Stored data
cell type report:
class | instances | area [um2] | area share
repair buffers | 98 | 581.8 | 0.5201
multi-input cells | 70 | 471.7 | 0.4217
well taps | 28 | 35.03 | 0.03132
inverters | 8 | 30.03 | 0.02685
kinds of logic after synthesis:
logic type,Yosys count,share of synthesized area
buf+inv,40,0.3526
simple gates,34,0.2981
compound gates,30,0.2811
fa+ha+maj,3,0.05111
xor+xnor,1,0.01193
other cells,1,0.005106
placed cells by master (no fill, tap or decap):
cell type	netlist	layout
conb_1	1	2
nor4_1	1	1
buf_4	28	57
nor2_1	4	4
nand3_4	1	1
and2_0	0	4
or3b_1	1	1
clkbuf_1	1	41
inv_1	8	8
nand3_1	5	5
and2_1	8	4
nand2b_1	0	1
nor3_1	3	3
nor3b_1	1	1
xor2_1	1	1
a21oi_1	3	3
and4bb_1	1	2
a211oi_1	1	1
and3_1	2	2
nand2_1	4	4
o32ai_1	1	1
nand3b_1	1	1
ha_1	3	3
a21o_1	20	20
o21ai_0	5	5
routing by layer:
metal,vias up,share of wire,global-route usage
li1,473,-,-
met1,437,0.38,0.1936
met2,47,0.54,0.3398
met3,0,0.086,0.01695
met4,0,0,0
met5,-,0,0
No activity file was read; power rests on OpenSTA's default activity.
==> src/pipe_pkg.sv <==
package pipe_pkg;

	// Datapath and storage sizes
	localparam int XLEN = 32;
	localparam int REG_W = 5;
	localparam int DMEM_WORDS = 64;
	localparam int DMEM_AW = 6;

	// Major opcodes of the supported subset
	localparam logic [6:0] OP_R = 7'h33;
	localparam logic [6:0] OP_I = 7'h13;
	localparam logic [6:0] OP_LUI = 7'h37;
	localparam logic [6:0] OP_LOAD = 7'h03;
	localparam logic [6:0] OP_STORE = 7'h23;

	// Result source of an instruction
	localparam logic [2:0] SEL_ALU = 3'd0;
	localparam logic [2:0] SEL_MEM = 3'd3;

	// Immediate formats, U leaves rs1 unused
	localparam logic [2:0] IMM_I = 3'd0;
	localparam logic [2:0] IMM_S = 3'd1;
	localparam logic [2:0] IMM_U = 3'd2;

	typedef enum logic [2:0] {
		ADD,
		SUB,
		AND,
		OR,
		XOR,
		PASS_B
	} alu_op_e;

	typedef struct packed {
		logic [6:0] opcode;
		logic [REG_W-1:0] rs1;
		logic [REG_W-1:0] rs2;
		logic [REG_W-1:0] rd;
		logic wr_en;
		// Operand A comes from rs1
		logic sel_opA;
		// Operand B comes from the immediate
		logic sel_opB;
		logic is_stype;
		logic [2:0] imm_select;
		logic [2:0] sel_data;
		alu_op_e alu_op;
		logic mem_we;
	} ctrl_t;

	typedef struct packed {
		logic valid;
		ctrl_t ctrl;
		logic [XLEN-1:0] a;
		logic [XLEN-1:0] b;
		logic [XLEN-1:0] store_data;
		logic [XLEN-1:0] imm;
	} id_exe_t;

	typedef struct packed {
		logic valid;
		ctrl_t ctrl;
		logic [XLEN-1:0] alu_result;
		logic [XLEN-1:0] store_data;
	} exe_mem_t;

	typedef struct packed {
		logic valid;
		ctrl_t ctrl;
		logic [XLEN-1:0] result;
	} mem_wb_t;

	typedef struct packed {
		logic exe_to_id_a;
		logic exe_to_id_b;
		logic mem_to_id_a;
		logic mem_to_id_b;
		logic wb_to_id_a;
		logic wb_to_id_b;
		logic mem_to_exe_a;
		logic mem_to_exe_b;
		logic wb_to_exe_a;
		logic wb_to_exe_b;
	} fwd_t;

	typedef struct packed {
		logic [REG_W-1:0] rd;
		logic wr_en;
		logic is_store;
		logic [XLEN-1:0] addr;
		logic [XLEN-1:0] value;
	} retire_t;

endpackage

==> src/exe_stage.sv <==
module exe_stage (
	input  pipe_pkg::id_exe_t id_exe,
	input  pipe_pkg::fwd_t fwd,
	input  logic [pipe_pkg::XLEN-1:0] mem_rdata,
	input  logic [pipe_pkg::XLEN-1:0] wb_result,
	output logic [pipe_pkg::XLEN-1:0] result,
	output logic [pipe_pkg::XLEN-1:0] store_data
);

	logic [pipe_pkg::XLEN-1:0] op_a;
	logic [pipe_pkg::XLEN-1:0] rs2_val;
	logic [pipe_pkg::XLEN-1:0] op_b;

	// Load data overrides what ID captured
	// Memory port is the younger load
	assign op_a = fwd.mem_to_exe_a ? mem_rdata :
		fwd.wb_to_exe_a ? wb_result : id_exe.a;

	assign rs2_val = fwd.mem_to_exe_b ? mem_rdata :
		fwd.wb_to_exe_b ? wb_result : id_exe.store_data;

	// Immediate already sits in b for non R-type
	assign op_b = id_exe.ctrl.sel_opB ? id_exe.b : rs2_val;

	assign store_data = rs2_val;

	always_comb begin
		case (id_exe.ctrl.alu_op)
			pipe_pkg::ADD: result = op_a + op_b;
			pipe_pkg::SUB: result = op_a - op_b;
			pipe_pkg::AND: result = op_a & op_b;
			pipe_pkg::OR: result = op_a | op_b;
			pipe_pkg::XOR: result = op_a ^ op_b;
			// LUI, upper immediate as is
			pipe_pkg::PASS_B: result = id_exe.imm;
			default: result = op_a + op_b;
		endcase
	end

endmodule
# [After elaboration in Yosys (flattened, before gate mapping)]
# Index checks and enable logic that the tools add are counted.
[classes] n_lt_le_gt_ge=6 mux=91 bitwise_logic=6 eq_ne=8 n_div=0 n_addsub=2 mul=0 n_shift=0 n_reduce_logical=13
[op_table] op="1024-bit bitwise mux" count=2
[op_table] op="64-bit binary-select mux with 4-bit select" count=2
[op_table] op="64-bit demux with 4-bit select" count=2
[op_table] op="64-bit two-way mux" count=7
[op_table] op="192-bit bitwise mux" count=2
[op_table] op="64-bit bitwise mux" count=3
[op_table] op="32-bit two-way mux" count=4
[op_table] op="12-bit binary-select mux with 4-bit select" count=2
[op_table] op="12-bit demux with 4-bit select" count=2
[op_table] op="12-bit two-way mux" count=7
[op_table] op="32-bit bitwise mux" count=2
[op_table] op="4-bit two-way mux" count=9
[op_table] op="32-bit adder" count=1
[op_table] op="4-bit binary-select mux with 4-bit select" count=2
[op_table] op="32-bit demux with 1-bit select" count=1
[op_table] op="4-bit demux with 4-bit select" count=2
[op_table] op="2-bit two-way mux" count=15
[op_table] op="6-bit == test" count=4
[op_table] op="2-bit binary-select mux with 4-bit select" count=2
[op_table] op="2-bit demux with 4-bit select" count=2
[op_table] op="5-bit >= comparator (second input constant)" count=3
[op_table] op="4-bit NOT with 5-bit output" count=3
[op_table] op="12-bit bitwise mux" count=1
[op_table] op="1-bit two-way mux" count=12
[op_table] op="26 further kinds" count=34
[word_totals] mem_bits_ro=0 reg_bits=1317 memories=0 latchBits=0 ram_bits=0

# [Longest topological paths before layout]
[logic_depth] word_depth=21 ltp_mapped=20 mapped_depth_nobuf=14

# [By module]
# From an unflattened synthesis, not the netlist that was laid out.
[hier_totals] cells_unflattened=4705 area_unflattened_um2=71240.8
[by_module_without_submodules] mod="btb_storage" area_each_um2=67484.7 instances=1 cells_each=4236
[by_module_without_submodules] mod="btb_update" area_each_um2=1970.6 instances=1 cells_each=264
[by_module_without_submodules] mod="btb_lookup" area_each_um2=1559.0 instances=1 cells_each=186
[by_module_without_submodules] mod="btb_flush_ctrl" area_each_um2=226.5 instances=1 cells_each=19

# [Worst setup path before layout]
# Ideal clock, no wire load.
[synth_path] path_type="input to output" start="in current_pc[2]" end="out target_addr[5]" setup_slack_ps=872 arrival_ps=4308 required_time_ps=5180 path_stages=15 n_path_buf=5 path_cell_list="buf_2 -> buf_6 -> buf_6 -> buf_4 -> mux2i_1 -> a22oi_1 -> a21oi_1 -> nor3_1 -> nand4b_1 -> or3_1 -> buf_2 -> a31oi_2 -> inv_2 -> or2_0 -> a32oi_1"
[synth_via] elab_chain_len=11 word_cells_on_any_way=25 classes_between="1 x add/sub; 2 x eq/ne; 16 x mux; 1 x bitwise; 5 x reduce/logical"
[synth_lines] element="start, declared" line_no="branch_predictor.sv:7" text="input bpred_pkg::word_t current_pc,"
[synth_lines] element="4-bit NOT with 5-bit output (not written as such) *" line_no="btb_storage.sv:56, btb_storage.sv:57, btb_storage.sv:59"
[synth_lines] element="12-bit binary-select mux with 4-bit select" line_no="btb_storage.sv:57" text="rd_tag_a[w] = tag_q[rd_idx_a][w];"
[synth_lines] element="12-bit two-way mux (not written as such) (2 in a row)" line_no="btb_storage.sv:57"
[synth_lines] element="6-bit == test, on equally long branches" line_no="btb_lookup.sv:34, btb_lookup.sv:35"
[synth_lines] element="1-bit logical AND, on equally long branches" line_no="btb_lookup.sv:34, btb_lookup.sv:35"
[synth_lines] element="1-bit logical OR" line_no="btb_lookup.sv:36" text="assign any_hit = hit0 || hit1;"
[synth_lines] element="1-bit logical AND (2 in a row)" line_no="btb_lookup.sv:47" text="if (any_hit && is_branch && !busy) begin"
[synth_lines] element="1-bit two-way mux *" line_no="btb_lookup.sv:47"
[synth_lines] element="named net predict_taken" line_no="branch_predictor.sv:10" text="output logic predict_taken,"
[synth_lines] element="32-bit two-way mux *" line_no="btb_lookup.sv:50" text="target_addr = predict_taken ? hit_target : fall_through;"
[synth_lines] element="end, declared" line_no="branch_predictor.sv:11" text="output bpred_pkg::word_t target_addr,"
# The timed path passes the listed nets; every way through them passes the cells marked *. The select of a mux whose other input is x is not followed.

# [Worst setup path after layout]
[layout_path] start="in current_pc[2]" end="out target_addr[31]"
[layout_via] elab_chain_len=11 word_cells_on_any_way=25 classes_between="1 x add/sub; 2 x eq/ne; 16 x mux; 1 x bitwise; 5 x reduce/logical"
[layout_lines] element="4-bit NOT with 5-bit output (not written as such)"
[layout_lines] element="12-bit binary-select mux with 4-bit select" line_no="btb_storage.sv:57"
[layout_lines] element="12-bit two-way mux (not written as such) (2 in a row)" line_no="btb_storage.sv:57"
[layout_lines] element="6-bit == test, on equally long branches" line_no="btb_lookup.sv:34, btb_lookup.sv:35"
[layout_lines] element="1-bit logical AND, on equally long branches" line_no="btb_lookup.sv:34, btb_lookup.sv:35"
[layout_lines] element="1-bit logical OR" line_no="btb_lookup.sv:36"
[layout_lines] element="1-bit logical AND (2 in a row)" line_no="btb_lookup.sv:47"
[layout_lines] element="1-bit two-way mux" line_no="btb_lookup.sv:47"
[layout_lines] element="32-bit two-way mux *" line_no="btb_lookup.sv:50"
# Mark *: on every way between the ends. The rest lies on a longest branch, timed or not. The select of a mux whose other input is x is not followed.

* * *

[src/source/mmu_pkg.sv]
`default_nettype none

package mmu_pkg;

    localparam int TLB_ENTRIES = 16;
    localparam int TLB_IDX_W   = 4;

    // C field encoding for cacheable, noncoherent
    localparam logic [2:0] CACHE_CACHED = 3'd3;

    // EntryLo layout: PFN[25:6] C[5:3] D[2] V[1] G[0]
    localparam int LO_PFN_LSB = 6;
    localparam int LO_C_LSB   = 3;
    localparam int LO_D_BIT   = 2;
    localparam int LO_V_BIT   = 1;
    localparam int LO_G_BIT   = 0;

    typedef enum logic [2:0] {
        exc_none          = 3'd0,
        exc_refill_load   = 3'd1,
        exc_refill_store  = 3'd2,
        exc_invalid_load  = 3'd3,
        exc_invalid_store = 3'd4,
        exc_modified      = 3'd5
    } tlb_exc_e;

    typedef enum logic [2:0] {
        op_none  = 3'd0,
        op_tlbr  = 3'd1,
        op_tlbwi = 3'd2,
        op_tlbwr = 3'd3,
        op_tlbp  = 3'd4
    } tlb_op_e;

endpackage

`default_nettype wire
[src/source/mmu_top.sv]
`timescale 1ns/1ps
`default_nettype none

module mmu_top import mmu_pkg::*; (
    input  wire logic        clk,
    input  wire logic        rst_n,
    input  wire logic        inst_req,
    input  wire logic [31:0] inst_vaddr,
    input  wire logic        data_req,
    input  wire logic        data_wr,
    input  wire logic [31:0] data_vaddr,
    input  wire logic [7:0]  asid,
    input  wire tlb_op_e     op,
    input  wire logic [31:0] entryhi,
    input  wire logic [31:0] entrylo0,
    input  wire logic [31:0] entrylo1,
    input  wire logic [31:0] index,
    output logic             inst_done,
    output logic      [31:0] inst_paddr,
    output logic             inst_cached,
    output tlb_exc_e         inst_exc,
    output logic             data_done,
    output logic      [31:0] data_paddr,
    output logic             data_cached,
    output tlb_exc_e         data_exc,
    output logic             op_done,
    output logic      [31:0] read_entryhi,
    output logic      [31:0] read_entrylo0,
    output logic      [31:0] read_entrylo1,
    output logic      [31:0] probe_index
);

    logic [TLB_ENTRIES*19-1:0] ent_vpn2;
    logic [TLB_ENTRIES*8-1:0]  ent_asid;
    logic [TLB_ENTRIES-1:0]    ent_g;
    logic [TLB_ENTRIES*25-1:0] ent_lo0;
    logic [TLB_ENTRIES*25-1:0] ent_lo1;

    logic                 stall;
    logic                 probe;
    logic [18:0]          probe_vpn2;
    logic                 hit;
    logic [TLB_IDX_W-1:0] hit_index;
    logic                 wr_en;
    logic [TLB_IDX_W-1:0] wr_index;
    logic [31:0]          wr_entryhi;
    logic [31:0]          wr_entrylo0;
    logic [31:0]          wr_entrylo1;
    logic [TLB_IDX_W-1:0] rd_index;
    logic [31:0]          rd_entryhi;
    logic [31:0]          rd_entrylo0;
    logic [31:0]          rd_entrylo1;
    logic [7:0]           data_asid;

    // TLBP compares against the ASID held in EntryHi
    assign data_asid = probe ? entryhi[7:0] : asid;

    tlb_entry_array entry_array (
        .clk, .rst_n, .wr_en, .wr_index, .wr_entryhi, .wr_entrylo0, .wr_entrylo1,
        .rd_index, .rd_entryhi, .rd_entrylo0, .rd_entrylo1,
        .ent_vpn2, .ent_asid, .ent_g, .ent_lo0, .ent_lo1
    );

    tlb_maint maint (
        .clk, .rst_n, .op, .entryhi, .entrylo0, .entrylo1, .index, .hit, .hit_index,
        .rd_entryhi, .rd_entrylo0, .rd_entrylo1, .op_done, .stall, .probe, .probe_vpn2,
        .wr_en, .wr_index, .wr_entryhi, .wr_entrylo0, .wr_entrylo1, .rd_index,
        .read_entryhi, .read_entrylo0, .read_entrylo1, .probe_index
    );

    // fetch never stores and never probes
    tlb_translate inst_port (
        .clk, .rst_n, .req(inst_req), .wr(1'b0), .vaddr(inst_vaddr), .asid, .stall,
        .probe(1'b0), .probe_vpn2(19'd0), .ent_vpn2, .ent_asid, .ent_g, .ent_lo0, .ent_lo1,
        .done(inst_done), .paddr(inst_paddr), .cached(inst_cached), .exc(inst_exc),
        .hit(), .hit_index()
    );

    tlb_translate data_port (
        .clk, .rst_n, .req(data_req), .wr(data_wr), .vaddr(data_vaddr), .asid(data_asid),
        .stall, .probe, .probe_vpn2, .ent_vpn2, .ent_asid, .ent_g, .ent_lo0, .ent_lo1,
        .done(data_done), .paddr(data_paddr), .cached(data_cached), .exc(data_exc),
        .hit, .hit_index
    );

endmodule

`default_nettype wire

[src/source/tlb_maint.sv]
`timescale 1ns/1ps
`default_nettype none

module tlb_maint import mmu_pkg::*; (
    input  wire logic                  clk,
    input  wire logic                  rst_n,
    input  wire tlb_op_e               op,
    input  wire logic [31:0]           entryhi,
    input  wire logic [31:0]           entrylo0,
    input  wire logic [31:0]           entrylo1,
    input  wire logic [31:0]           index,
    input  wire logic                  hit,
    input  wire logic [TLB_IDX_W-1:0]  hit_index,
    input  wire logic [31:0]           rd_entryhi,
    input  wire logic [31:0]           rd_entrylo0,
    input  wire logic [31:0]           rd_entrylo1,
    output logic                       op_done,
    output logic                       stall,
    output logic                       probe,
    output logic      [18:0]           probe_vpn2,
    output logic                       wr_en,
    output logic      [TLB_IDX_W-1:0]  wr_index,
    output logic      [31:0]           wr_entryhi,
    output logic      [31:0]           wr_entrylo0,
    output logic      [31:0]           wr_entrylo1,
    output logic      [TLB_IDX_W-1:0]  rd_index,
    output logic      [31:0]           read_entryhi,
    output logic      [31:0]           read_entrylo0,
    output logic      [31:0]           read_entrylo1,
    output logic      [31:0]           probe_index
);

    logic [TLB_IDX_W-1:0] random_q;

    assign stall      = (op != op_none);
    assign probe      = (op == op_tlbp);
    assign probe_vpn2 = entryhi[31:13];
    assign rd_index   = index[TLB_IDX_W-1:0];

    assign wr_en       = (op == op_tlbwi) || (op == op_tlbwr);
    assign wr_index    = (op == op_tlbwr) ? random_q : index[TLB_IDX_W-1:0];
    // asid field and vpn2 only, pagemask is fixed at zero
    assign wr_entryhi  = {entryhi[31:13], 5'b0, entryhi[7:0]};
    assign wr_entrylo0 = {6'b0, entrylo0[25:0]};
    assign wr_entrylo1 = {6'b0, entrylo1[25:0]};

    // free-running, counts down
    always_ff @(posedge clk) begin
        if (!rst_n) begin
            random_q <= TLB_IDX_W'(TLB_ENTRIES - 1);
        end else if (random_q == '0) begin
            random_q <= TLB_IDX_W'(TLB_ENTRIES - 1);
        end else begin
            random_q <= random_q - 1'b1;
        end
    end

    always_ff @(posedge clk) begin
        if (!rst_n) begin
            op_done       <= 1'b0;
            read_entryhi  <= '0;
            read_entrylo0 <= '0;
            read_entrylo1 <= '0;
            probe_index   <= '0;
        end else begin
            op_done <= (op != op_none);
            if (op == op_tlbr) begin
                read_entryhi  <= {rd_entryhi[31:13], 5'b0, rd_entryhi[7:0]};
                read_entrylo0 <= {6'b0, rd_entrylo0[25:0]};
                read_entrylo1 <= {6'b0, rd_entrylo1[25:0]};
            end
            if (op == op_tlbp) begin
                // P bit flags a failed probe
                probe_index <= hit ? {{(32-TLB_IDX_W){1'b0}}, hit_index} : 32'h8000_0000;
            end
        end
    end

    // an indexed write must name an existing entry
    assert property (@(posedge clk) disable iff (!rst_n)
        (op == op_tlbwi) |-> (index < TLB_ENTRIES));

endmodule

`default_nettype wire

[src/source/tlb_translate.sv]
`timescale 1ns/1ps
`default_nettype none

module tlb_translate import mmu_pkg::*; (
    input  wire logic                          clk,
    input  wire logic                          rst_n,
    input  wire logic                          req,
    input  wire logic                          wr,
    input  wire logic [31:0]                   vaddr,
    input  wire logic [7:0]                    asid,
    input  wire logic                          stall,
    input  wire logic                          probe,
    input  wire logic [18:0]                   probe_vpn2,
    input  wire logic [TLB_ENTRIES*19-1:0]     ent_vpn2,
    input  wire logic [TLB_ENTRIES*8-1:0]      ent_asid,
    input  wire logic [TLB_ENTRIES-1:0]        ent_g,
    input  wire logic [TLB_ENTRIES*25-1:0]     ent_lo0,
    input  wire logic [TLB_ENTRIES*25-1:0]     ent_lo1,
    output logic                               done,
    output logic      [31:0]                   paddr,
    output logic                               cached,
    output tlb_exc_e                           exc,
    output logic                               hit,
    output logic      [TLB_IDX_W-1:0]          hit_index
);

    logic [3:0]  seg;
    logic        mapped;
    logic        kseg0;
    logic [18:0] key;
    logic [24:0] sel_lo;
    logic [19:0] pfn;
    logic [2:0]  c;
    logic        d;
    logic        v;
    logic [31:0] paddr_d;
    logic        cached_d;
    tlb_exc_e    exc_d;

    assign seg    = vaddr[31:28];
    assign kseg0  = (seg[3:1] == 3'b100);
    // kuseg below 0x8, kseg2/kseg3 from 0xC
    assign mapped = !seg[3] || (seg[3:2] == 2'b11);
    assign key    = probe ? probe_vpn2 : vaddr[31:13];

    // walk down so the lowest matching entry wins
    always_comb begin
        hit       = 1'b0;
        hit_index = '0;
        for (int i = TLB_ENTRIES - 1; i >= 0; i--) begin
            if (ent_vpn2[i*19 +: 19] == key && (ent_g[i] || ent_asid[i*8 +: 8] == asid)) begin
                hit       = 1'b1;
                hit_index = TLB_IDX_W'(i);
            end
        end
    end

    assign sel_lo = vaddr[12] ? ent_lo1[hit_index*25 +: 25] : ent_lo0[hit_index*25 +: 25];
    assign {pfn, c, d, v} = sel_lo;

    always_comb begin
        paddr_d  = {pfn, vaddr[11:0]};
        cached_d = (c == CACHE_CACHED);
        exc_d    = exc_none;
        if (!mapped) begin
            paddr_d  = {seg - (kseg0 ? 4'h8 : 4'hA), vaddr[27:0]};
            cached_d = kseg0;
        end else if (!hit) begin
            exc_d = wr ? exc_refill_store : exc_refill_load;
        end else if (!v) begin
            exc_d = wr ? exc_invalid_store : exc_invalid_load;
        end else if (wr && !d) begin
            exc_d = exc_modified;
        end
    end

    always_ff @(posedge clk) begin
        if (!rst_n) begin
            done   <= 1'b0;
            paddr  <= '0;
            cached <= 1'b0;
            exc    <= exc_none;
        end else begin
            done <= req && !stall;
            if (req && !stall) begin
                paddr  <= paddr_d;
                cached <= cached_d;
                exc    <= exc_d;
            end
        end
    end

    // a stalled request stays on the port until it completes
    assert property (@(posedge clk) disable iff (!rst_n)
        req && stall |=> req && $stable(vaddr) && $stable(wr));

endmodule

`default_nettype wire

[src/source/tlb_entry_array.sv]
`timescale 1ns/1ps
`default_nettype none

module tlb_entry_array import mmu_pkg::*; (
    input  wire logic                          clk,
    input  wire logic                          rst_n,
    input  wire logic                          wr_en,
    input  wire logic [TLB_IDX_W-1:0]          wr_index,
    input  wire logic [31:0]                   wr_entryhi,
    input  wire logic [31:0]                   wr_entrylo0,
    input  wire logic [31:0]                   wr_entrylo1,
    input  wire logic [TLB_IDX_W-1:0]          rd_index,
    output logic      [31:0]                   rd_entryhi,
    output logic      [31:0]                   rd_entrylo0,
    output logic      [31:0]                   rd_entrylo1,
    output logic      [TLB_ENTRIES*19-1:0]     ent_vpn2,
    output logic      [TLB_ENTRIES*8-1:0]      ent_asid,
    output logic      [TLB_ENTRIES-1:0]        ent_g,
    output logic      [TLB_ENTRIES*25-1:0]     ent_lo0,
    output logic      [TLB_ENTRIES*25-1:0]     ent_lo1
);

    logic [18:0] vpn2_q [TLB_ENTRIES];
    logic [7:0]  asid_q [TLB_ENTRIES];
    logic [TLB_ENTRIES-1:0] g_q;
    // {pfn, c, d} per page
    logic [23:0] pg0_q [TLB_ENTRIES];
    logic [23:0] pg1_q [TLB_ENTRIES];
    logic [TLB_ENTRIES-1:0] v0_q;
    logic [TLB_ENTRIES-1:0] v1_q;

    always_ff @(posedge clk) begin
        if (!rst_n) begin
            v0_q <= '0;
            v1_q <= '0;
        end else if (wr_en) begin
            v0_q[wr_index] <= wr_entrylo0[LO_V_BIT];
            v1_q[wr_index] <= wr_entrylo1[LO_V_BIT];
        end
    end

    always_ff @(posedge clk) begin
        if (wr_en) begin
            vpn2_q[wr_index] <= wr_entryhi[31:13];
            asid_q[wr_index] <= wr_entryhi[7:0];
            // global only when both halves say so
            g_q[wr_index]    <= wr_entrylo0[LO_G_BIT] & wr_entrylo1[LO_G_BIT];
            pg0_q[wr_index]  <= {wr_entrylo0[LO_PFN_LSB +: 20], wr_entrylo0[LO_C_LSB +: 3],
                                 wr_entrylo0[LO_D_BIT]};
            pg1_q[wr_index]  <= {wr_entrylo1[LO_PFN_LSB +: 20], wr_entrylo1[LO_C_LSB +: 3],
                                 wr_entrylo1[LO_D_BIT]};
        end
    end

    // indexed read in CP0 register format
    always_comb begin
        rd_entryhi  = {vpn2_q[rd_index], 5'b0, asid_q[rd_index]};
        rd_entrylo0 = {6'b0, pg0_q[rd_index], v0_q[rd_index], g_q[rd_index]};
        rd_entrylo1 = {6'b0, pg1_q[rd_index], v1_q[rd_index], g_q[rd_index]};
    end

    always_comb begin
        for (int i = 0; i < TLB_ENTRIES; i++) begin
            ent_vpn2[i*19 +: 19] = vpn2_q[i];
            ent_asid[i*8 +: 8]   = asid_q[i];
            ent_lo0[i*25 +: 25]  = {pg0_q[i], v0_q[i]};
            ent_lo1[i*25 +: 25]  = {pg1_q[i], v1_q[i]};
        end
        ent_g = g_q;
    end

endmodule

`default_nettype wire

> _Your assignment_
Each line of the data that holds the word "declared" should be copied.

> _Exercise response_
[synth_lines] element="start, declared" line_no="branch_predictor.sv:7" text="input bpred_pkg::word_t current_pc,"
[synth_lines] element="end, declared" line_no="branch_predictor.sv:11" text="output bpred_pkg::word_t target_addr,"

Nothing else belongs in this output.